Die größten Knackpunkte bei Data-Analytics-Tools
In der Praxis gibt es einige Problembereiche, die die Auswahl und die spätere Nutzung von Data Analytics Tools erschweren. Oftmals sind es nicht die teils fehlenden Berichte und Visualisierungen, die ein Tool nicht brauchbar erscheinen lassen. Datenanalysen stehen und fallen mit den Daten, also mit der verfügbaren Datenqualität, mit den Funktionen zur Datenaufbereitung, mit den Datenquellen, die sich integrieren lassen. Nicht zuletzt spielt auch das Datenvolumen eine große Rolle, das sich in vertretbarer Zeit analysieren lässt.

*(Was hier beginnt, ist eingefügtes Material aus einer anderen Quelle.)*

[src/design/sfu_pkg.sv]
// Shared types, constants and helpers for the saturating fixed-point unit.
// No dependencies; used by every module of the block.
package sfu_pkg;

   localparam int UNITS_DEFAULT = 60;

   // largest magnitude of the symmetric fixed-point range
   localparam logic [30:0] FX_MAX = 31'h3FFF_FFFF;

   // double exponent bias plus the fraction width
   localparam logic signed [12:0] EXP_OFFSET = 13'sd1075;

   typedef enum logic [2:0] {
      ACT_NEAREST = 3'd0,
      ACT_FLOOR   = 3'd1,
      ACT_CEIL    = 3'd2,
      ACT_ADD     = 3'd3,
      ACT_SUB     = 3'd4,
      ACT_NEG     = 3'd5,
      ACT_ABS     = 3'd6,
      ACT_SCALE   = 3'd7
   } action_type;

   typedef enum logic [1:0] {
      RND_NEAREST = 2'd0,
      RND_FLOOR   = 2'd1,
      RND_CEIL    = 2'd2,
      RND_TRUNC   = 2'd3
   } mode_type;

   // class of the double product
   typedef enum logic [1:0] {
      K_ZERO = 2'd0,
      K_SAT  = 2'd1,
      K_TINY = 2'd2,
      K_NORM = 2'd3
   } kind_type;

   // per-item control that rides along the pipeline
   typedef struct packed {
      logic        is_fixed;
      logic [30:0] fixed_res;
      kind_type    kind;
      mode_type    mode;
      logic        sign;
      logic [10:0] exp;
   } tag_type;

   // clamp a 32-bit signed value into the symmetric range
   function automatic logic [30:0] sat_fx(logic signed [31:0] v);
      logic [30:0] r;
      if (v > $signed({1'b0, FX_MAX})) begin
         r = FX_MAX;
      end else if (v < -$signed({1'b0, FX_MAX})) begin
         r = 31'(-FX_MAX);
      end else begin
         r = v[30:0];
      end
      return r;
   endfunction

endpackage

Viele Tools werden hauptsächlich nach den Analysefunktionen beurteilt und ausgewählt. Doch die Schritte davor sind mindestens genauso wichtig. Wenn Sie also ein Data Analytics-Tool suchen, dann sollten Sie nicht nur daran denken, dass Sie oftmals Ersatz für den Analysten brauchen. Hier können die Selfservice- Funktionen eine große Hilfe sein, um die Anwender aus den Fachbereichen bis zu einem gewissen Grad zu Data Analysts zu machen.
Es sind meistens die Funktionen, die die Daten sammeln, aufbereiten, bereinigen sollen, die einen großen Unterschied machen können. Bei Data Analytics Tools geht es eben nicht nur um Tools und Analysten, sondern hauptsächlich um Daten. Legen Sie deshalb sehr viel Wert auf Datenmanagement-Funktionen bei dem Data Analytics Tool der Wahl.